Whilst I am fully aware he includes himself in the process of this shift, it seems to me to be less of a “I stand by my convictions and support what I did” stance and more of a “I once was lost and have found my way” proclamation, which I think still allows he to stand by my contention that he doesn’t leave me much room within his rhetoric to find where I “fit in” to his mission statement.
I feel I have been left out, in my capacity as a non-American, by the wayside, despite the vast degree to which I think the values he supports are important and necessary components of the superhero genre.
As the owner and writer of The Rundown, I wanted to point-out a few things the more politically-minded might not have taken the time to consider, though I appreciate they already know them... well, they will certainly claim to, dismissively.
ReplyDeleteArt should not pander and though it may be used to communicate political messages or connotations, it is most often (historically speaking) used to denounce politics and current political regimes and morés. Art which has mass appeal and is "acceptable" to the palates of the masses is generally commercial art, specifically designed to appeal to large, pre-selected audiences (demographics).
Comic books (and sequential art in general) have been used to instruct armed forces in the use of weaponry and machinery (as in the WWII armed services training manuals) and are now being studied at the college-level as a form unto themselves - as they should be, since sequential art dates back to the first known art (scenes depicted on cave walls tell stories in sequence).
In the end, you can largely define sequential art much the same way you do literature, and - generally speaking - they fall into two categories: art and propaganda.

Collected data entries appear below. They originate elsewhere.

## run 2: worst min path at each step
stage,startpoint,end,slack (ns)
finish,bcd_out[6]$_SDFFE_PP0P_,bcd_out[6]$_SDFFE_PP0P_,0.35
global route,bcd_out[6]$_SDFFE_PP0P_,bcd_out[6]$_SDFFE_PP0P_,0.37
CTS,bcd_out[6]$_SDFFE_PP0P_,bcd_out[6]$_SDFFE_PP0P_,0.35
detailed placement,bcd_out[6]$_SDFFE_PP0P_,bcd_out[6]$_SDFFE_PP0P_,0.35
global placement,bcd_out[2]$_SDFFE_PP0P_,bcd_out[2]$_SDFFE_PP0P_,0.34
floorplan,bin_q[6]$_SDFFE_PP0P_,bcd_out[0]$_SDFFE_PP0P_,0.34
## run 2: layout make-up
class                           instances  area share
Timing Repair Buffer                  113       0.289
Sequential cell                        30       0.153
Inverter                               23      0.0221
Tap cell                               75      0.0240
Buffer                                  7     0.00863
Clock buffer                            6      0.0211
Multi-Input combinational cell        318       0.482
==> config.mk <==
export PLATFORM = sky130hd
export DESIGN_NAME = general_register_entry_mp
export DESIGN_NICKNAME = d
export VERILOG_FILES = /design/src/rtl/general_register_entry_mp_pkg.sv /design/src/rtl/general_register_entry_prio_match.sv /design/src/rtl/general_register_entry_mp.sv
export SDC_FILE = /design/constraint.sdc
export NUM_CORES = 1
export LEC_CHECK = 0
export ABC_CLOCK_PERIOD_IN_PS = 5800
export BUFFER_PORTS_ARGS = -buffer_cell sky130_fd_sc_hd__buf_4
export CAP_MARGIN = 20
export CORE_MARGIN = 3
export CORE_UTILIZATION = 51
export DETAILED_ROUTE_END_ITERATION = 10
export PLACE_DENSITY = 0.88
export SLEW_MARGIN = 10
export SYNTH_ARGS = -nofsm -noshare
export SYNTH_HDL_FRONTEND = slang
export SYNTH_SLANG_ARGS = --single-unit
==> constraint.sdc <==
create_clock -name iCLOCK -period 5.8 [get_ports iCLOCK]
set_input_delay 0 -clock iCLOCK [delete_from_list [all_inputs] [get_ports iCLOCK]]
set_output_delay 0 -clock iCLOCK [all_outputs]
set_load 0.01 [all_outputs]
<file path="src/rtl/game_layer_compositor.sv">
// Sprite layer compositor: fixed-priority merge over a background, 2-stage pipeline,
// per-frame collision flag and a blinking end-of-game overlay.
module game_layer_compositor #(
  parameter int unsigned N_SPRITES    = 8,
  parameter int unsigned RGB_W        = 3,
  parameter int unsigned END_FRAMES   = 120,
  parameter int unsigned BLINK_FRAMES = 8
) (
  input  logic                         clk,
  input  logic                         rst,
  input  logic                         i_pix_valid,
  input  logic                         i_frame_start,
  input  logic [N_SPRITES-1:0]         i_spr_en,
  input  logic [N_SPRITES*RGB_W-1:0]   i_spr_rgb,
  input  logic [N_SPRITES-1:0]         i_layer_mask,
  input  logic [RGB_W-1:0]             i_bg_rgb,
  input  logic                         i_end_start,
  input  logic                         i_game_won,
  input  logic                         i_random,
  output logic [RGB_W-1:0]             o_rgb,
  output logic                         o_rgb_valid,
  output logic                         o_collision,
  output logic                         o_end_busy
);

  localparam int unsigned FCNT_W = $clog2(END_FRAMES + 1);
  localparam int unsigned BCNT_W = $clog2(BLINK_FRAMES + 1);

  typedef enum logic {ST_IDLE, ST_FLASH} state_t;

  logic [N_SPRITES-1:0] w_vis;
  logic [RGB_W-1:0]     w_win_rgb;
  logic                 w_multi;
  logic [RGB_W-1:0]     r_s1_rgb;
  logic                 r_s1_any;
  logic                 r_s1_multi;
  logic                 r_s1_valid;
  logic                 w_s1_hit;
  logic                 r_sticky;

  state_t               r_state, w_state_nxt;
  logic [FCNT_W-1:0]    r_fcnt, w_fcnt_nxt;
  logic [BCNT_W-1:0]    r_bcnt, w_bcnt_nxt;
  logic                 r_phase, w_phase_nxt;
  logic                 r_won, w_won_nxt;
  logic                 w_ovl_on;
  logic [RGB_W-1:0]     w_ovl_rgb;

  assign w_vis   = i_spr_en & i_layer_mask;
  // At least two bits set: clearing the lowest set bit leaves something behind.
  assign w_multi = |(w_vis & (w_vis - N_SPRITES'(1)));

  // Highest-priority (lowest index) visible layer, else background.
  always_comb begin
    w_win_rgb = i_bg_rgb;
    for (int i = int'(N_SPRITES) - 1; i >= 0; i--) begin
      if (w_vis[i]) w_win_rgb = i_spr_rgb[i*RGB_W +: RGB_W];
    end
  end

  always_ff @(posedge clk or posedge rst) begin
    if (rst) begin
      r_s1_rgb   <= '0;
      r_s1_any   <= 1'b0;
      r_s1_multi <= 1'b0;
      r_s1_valid <= 1'b0;
    end else begin
      r_s1_rgb   <= w_win_rgb;
      r_s1_any   <= |w_vis;
      r_s1_multi <= w_multi;
      r_s1_valid <= i_pix_valid;
    end
  end

  assign w_s1_hit = r_s1_valid & r_s1_any & r_s1_multi;

  // Collision accumulates over a frame and is published at the next frame start.
  always_ff @(posedge clk or posedge rst) begin
    if (rst) begin
      r_sticky    <= 1'b0;
      o_collision <= 1'b0;
    end else if (i_frame_start) begin
      o_collision <= r_sticky | w_s1_hit;
      r_sticky    <= 1'b0;
    end else if (w_s1_hit) begin
      r_sticky    <= 1'b1;
    end
  end

  always_ff @(posedge clk or posedge rst) begin
    if (rst) begin
      r_state    <= ST_IDLE;
      r_fcnt     <= '0;
      r_bcnt     <= '0;
      r_phase    <= 1'b0;
      r_won      <= 1'b0;
      o_end_busy <= 1'b0;
    end else begin
      r_state    <= w_state_nxt;
      r_fcnt     <= w_fcnt_nxt;
      r_bcnt     <= w_bcnt_nxt;
      r_phase    <= w_phase_nxt;
      r_won      <= w_won_nxt;
      o_end_busy <= (w_state_nxt == ST_FLASH);
    end
  end

  // end_start takes precedence over frame counting, including a coincident frame_start.
  always_comb begin
    w_state_nxt = r_state;
    w_fcnt_nxt  = r_fcnt;
    w_bcnt_nxt  = r_bcnt;
    w_phase_nxt = r_phase;
    w_won_nxt   = r_won;
    if (i_end_start) begin
      w_state_nxt = ST_FLASH;
      w_won_nxt   = i_game_won;
      w_fcnt_nxt  = '0;
      w_bcnt_nxt  = '0;
      w_phase_nxt = 1'b1;
    end else if ((r_state == ST_FLASH) && i_frame_start) begin
      if (r_fcnt == FCNT_W'(END_FRAMES - 1)) begin
        w_state_nxt = ST_IDLE;
        w_phase_nxt = 1'b0;
      end else begin
        w_fcnt_nxt = r_fcnt + FCNT_W'(1);
        if (r_bcnt == BCNT_W'(BLINK_FRAMES - 1)) begin
          w_phase_nxt = ~r_phase;
          w_bcnt_nxt  = '0;
        end else begin
          w_bcnt_nxt = r_bcnt + BCNT_W'(1);
        end
      end
    end
  end

  assign w_ovl_on = (r_state == ST_FLASH) & r_phase;

  always_comb begin
    w_ovl_rgb            = '0;
    w_ovl_rgb[RGB_W-1]   = 1'b1;
    w_ovl_rgb[RGB_W-2]   = ~r_won;
    w_ovl_rgb[RGB_W-3]   = i_random;
  end

  always_ff @(posedge clk or posedge rst) begin
    if (rst) begin
      o_rgb       <= '0;
      o_rgb_valid <= 1'b0;
    end else begin
      o_rgb_valid <= r_s1_valid;
      if (!r_s1_valid)   o_rgb <= '0;
      else if (w_ovl_on) o_rgb <= w_ovl_rgb;
      else               o_rgb <= r_s1_rgb;
    end
  end

endmodule

</file>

Sadly, almost all of it which promotes a specific political affiliation/agenda is propaganda.
I, too, have lamented the absence of traditionally "good" superheroes in the recent glut of product, but comic book publishers are businessmen like any others and are going to produce what sells; the current fans apparently like the darker, "grittier" superheroes popularized in the 1990s, almost certainly because they were the ones to which they were first introduced. This is "commercial art" - within the industry, we use terms such as "unit" (the comic book, itself - by issue), "product" (the comic book, by title), and "property" (the character[s] included) when referring to them; it is what it is. And so long as it keeps roofs over heads and food on tables, it is going to continue being what it is.
Sequential art is an art form; comic books are a product. And if politicians want them to promote an outdated, and thoroughly political, ideology, then it begins with them. No one is going to pay money to read a property espousing Rush Limbaughsian rhetoric when the reality is so far-removed; in short, people are not as stupid as they once were and they would rightfully be offended. If politicians and the American government, as a whole, were to actually follow the ideology they wish to espouse, it just might make all the difference in the world.
The ideals are still popular, because they are good ideals, but simply pushing them as propaganda is no longer going to work.
that last comment has something to note: sales of comics are not determined by the political aims of the creators, but whether the reader places a value on the comic.
ReplyDeleteold-fashioned good/evil conflicts drawn to assert American political dominance over political foes just don't cut it for most readers. it plays as silly and pointless.
there can be much depth to a comic or not -- the art and its value is not determined by whether it is patriotic or not (go travel backwards in time for that).
an arguement i have long promoted is that Art Does Not Have A Moral Responsibility.